> **Exercise directions**: Across the records that follow, determine how many lines contain "group" and give only the resulting number.

=== Begin Enclosure ===

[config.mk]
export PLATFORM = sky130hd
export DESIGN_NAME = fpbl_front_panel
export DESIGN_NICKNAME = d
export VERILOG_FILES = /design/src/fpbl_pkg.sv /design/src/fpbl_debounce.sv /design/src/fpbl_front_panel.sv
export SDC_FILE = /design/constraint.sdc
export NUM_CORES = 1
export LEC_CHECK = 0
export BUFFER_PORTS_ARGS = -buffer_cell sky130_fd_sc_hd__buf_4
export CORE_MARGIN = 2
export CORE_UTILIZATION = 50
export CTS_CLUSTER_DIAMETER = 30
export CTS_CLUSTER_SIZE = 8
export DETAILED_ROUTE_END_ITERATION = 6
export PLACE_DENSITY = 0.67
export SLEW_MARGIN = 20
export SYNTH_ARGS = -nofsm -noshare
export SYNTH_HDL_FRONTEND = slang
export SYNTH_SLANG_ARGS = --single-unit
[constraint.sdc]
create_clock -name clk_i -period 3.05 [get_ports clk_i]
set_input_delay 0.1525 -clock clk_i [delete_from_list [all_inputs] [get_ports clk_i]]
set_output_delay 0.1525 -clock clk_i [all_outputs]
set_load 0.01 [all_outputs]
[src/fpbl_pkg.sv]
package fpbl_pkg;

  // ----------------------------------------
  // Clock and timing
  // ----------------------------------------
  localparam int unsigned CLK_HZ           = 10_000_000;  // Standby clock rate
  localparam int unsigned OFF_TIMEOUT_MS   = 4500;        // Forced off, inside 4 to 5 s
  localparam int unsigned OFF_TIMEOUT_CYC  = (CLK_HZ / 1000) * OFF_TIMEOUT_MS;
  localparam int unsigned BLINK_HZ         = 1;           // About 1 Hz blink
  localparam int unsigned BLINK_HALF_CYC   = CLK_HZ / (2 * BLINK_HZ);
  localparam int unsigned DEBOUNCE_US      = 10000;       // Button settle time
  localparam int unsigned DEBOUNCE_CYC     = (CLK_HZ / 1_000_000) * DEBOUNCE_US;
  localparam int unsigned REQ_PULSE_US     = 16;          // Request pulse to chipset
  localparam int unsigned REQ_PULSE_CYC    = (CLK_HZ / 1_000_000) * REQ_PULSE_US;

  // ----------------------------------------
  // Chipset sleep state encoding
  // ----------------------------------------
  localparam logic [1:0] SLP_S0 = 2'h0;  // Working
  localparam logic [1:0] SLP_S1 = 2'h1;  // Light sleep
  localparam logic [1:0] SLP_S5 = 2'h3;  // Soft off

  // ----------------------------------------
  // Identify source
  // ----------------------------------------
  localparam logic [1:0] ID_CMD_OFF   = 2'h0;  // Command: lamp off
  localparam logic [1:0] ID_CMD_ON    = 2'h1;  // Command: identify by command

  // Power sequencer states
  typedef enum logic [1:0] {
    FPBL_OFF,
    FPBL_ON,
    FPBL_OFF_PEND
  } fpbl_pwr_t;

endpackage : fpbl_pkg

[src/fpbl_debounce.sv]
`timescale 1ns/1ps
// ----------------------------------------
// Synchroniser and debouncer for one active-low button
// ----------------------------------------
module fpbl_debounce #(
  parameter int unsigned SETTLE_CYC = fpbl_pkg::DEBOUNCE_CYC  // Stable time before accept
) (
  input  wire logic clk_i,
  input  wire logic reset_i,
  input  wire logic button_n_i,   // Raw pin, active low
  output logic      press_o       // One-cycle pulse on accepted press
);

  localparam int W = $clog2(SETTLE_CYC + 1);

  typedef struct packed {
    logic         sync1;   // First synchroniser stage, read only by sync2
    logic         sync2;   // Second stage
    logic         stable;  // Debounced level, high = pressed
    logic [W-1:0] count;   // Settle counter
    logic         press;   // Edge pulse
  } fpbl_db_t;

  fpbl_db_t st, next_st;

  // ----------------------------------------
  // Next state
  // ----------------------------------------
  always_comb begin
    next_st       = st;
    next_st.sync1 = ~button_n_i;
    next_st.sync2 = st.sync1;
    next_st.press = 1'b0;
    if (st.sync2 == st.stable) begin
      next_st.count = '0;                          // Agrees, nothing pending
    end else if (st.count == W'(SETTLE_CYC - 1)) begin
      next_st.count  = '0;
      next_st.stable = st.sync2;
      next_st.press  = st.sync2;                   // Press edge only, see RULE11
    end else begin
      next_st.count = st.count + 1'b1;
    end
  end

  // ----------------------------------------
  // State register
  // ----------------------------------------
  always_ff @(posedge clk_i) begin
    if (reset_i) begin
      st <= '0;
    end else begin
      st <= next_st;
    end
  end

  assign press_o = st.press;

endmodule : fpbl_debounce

=== End Enclosure ===
=== Begin Enclosure ===

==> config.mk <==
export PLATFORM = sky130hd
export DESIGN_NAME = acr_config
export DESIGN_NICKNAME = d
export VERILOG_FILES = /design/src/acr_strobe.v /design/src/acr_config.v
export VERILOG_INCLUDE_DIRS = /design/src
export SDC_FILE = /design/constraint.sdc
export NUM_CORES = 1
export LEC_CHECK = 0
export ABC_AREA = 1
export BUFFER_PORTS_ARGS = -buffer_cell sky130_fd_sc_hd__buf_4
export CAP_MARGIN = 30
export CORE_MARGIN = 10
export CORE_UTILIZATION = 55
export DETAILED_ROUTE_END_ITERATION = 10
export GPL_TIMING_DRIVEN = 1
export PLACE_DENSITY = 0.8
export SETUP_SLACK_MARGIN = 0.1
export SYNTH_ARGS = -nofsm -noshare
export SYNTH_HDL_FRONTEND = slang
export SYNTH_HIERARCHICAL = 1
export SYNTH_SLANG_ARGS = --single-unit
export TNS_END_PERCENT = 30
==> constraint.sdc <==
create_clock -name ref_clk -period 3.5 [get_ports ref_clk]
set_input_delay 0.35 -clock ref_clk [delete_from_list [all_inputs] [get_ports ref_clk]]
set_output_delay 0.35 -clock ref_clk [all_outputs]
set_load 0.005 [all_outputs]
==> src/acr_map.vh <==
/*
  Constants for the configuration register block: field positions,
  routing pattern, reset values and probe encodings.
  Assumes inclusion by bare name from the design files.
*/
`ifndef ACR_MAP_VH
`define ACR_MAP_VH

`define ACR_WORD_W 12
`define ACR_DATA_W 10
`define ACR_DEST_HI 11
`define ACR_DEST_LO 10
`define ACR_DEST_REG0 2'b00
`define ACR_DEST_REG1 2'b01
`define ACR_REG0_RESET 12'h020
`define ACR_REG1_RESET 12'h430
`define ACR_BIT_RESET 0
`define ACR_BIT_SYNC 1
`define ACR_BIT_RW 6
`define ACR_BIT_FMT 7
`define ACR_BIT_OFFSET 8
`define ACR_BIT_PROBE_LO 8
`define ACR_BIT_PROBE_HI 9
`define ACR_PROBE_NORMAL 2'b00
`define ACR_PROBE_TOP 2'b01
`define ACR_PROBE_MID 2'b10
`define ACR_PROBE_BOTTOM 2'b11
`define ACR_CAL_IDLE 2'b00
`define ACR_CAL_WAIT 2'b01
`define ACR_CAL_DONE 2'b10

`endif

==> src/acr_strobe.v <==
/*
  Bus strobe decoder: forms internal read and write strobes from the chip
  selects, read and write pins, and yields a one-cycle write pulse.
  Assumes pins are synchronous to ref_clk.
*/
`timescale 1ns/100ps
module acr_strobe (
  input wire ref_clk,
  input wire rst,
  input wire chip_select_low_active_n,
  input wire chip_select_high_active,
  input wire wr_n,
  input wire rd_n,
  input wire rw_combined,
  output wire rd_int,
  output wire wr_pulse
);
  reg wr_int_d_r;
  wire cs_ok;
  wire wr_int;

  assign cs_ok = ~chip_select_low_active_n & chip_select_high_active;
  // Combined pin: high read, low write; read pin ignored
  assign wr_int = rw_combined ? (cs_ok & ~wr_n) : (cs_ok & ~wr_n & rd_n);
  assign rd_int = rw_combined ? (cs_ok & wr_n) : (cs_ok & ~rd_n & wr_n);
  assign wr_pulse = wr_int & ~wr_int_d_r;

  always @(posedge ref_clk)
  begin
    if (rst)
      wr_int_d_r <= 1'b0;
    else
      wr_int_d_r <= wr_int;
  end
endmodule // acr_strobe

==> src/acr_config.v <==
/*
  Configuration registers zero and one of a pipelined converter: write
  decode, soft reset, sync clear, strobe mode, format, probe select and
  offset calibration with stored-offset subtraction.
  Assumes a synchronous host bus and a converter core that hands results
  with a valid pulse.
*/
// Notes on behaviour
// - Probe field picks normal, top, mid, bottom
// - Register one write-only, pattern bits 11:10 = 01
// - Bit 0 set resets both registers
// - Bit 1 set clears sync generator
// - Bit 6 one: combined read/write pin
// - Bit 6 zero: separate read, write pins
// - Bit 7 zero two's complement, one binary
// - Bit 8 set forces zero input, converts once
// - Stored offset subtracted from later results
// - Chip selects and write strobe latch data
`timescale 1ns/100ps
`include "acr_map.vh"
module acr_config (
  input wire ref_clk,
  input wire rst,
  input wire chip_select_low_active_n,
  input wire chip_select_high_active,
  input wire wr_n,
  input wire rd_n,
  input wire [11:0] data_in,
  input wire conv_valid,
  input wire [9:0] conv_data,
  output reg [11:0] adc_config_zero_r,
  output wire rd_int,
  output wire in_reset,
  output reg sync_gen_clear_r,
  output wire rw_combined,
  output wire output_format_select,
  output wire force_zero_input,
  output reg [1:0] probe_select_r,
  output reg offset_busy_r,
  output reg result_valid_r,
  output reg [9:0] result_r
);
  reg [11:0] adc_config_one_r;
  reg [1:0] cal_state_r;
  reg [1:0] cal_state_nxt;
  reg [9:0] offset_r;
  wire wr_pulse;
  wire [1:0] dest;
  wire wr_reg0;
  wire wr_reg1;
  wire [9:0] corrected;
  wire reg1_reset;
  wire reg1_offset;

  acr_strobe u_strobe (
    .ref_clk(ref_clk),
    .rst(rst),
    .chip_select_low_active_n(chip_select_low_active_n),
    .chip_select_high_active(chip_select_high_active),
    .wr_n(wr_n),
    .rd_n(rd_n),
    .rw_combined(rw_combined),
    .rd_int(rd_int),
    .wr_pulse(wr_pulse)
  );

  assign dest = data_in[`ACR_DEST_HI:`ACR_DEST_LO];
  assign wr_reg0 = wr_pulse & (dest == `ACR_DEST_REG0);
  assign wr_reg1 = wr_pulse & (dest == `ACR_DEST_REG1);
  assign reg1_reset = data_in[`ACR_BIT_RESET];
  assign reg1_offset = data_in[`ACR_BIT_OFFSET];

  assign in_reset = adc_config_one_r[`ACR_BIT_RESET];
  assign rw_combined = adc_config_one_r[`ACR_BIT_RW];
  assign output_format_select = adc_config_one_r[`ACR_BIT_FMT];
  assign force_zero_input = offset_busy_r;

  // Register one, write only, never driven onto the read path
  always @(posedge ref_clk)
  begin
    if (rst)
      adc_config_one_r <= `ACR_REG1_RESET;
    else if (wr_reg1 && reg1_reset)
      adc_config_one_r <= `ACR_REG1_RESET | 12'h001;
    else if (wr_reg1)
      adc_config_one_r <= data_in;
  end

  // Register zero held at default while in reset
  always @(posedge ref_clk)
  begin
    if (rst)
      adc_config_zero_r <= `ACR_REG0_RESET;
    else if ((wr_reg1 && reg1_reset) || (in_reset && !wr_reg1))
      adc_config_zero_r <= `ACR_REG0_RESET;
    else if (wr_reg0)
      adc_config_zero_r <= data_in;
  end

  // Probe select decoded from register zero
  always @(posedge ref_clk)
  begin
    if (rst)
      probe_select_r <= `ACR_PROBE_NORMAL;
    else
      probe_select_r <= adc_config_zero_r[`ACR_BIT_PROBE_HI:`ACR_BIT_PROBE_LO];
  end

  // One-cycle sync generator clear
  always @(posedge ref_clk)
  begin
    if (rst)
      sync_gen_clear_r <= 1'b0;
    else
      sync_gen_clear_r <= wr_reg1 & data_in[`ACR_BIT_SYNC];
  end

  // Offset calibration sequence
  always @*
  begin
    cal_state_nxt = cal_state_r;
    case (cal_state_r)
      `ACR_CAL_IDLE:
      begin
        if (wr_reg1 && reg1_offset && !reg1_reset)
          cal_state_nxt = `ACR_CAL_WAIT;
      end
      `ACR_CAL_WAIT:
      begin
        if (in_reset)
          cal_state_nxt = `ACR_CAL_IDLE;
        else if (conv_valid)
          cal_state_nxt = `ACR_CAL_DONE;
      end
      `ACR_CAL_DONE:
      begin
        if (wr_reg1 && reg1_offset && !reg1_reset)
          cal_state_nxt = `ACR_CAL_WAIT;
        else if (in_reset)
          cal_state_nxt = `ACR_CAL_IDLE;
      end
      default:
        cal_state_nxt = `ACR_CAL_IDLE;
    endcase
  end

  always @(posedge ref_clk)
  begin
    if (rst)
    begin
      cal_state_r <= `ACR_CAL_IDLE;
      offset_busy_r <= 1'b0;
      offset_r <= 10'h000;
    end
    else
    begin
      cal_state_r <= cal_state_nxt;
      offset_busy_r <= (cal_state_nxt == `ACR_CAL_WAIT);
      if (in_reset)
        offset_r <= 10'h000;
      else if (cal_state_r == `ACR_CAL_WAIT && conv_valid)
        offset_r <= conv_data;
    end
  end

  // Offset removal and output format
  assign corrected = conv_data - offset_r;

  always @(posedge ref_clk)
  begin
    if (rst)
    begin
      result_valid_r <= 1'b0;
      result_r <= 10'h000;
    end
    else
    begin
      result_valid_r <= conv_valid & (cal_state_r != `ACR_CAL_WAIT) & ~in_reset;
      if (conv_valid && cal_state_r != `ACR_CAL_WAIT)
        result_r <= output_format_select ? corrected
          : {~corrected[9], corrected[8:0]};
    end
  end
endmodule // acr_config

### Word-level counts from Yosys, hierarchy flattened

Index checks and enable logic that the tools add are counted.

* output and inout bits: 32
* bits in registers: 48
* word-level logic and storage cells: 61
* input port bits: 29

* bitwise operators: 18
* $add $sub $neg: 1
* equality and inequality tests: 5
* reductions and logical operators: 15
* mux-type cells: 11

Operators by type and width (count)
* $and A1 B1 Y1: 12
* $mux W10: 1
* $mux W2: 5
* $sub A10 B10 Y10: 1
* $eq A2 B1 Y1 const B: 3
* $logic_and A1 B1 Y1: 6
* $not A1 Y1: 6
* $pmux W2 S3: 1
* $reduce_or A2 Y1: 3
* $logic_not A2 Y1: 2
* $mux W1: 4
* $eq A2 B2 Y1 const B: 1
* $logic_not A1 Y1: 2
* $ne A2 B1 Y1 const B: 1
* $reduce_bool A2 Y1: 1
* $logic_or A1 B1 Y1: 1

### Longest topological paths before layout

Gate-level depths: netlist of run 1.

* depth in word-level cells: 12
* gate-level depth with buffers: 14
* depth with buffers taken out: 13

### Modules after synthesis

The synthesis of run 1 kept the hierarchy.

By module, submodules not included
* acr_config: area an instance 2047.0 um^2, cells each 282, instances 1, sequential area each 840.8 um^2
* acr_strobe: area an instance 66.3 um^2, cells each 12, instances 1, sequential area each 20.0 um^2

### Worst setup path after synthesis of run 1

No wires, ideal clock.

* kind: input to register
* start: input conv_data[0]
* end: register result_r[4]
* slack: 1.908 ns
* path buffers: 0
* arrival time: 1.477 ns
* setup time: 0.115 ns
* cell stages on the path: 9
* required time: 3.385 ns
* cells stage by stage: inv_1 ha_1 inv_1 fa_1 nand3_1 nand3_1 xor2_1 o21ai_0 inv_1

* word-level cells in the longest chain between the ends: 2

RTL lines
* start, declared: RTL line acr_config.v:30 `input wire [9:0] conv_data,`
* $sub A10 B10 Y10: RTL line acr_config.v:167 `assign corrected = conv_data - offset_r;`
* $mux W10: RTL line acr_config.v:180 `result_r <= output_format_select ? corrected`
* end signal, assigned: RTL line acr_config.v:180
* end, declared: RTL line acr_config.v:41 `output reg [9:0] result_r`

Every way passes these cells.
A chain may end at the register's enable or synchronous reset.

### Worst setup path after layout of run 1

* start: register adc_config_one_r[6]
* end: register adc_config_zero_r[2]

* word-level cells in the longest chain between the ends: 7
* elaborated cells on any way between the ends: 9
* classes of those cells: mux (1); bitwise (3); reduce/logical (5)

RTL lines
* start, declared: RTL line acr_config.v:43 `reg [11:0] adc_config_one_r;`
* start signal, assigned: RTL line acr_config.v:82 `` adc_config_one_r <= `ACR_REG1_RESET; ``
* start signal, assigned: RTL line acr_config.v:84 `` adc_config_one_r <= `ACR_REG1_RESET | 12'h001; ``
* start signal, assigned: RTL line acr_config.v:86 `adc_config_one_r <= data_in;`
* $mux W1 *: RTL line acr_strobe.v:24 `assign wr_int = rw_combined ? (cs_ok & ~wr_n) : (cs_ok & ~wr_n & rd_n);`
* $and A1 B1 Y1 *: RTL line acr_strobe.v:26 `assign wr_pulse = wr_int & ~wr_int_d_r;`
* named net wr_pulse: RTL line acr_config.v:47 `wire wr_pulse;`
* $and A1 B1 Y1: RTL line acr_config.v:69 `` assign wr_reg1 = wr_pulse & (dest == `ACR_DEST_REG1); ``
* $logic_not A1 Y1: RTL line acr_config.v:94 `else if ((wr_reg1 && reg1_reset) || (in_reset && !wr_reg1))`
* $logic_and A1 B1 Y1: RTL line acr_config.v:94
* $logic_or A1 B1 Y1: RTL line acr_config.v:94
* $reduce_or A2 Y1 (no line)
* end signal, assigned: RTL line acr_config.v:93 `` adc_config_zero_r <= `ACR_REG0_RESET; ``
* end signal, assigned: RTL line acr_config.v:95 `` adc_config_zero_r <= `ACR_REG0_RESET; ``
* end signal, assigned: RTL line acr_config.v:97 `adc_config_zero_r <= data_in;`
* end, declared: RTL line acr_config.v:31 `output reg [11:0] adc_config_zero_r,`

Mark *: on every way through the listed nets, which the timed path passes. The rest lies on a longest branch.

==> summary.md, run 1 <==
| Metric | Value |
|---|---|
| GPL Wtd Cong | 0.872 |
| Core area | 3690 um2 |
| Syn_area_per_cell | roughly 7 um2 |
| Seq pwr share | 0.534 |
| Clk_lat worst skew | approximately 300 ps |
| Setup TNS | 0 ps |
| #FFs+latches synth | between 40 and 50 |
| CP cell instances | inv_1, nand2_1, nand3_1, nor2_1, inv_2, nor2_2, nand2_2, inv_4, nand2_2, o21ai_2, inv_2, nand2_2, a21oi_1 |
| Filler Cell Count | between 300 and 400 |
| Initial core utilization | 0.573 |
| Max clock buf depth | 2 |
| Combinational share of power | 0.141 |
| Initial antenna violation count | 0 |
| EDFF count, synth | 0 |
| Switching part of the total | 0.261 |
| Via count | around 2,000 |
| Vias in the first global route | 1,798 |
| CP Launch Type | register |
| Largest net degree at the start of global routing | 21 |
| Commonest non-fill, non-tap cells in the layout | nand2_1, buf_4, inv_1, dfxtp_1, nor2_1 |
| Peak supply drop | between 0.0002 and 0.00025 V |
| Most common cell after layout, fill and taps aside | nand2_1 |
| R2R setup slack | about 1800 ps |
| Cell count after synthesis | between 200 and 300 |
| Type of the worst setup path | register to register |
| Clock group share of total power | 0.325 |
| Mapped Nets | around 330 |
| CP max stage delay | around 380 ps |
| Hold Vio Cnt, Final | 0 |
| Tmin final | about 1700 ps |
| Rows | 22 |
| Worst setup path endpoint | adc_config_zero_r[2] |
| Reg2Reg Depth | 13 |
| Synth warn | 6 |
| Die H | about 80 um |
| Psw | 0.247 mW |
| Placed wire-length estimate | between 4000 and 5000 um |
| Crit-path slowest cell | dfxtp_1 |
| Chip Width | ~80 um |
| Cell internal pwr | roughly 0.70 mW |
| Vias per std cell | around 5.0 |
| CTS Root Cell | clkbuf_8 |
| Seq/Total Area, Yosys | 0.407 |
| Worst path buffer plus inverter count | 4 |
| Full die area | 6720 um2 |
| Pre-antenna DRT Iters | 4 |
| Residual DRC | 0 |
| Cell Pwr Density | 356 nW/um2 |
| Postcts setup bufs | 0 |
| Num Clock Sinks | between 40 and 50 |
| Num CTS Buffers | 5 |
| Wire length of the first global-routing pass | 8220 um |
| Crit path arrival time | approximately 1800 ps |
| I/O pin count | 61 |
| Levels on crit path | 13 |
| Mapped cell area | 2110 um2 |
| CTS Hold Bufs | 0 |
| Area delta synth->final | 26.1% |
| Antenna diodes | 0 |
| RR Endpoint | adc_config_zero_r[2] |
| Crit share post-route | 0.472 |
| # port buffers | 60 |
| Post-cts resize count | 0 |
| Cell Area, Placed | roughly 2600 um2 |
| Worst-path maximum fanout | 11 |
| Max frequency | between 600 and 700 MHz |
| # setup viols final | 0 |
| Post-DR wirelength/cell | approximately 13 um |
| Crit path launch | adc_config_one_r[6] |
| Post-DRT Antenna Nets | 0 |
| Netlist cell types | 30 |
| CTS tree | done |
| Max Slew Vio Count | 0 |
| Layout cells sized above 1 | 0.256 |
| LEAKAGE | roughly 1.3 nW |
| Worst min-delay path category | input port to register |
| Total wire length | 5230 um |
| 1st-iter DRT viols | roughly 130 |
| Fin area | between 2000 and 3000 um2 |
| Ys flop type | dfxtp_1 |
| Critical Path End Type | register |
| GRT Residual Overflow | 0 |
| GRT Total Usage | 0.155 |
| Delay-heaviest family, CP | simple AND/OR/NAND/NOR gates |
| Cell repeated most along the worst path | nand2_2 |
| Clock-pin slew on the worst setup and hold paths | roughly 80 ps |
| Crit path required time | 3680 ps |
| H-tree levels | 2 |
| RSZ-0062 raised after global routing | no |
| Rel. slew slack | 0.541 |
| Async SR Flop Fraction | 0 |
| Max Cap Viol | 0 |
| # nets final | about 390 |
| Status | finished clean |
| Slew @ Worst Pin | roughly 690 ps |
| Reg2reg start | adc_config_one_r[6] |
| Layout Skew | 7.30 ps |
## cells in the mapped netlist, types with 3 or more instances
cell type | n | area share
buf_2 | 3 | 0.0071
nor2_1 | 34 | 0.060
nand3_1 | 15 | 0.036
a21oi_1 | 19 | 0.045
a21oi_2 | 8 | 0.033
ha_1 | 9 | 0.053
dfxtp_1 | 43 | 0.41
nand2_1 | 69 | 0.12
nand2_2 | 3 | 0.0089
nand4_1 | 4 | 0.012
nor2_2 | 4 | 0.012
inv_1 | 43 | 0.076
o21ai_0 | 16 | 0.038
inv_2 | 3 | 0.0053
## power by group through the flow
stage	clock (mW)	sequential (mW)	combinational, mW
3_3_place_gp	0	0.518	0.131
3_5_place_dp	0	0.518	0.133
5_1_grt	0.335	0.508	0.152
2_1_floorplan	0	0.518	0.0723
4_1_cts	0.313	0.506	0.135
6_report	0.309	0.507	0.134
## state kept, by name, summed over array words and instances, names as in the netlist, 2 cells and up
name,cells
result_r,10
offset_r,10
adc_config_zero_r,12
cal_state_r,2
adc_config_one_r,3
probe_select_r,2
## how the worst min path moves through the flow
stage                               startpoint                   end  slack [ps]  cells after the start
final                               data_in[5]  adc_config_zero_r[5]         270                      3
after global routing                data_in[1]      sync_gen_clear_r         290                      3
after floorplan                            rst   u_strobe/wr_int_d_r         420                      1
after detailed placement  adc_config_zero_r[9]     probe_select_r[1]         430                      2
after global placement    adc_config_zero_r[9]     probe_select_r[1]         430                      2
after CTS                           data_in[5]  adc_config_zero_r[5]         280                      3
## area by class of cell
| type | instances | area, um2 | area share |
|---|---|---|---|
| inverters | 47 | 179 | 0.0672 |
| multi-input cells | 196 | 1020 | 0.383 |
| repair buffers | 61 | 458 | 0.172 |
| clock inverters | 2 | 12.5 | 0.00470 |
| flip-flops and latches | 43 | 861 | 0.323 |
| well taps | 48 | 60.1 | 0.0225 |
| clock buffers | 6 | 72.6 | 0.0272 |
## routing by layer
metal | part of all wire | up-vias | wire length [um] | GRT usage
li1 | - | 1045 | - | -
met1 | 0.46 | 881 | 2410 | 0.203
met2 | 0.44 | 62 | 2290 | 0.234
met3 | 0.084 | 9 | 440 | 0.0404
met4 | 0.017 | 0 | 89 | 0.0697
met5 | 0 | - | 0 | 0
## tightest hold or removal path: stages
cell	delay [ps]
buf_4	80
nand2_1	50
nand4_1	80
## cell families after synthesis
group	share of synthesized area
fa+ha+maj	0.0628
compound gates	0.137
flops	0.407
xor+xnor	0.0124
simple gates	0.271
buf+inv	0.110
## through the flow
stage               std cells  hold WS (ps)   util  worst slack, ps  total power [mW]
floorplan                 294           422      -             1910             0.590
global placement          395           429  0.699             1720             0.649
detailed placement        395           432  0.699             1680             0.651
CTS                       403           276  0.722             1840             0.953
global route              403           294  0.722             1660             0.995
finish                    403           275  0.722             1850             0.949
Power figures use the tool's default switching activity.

=== End Enclosure ===

> **Task response**: 3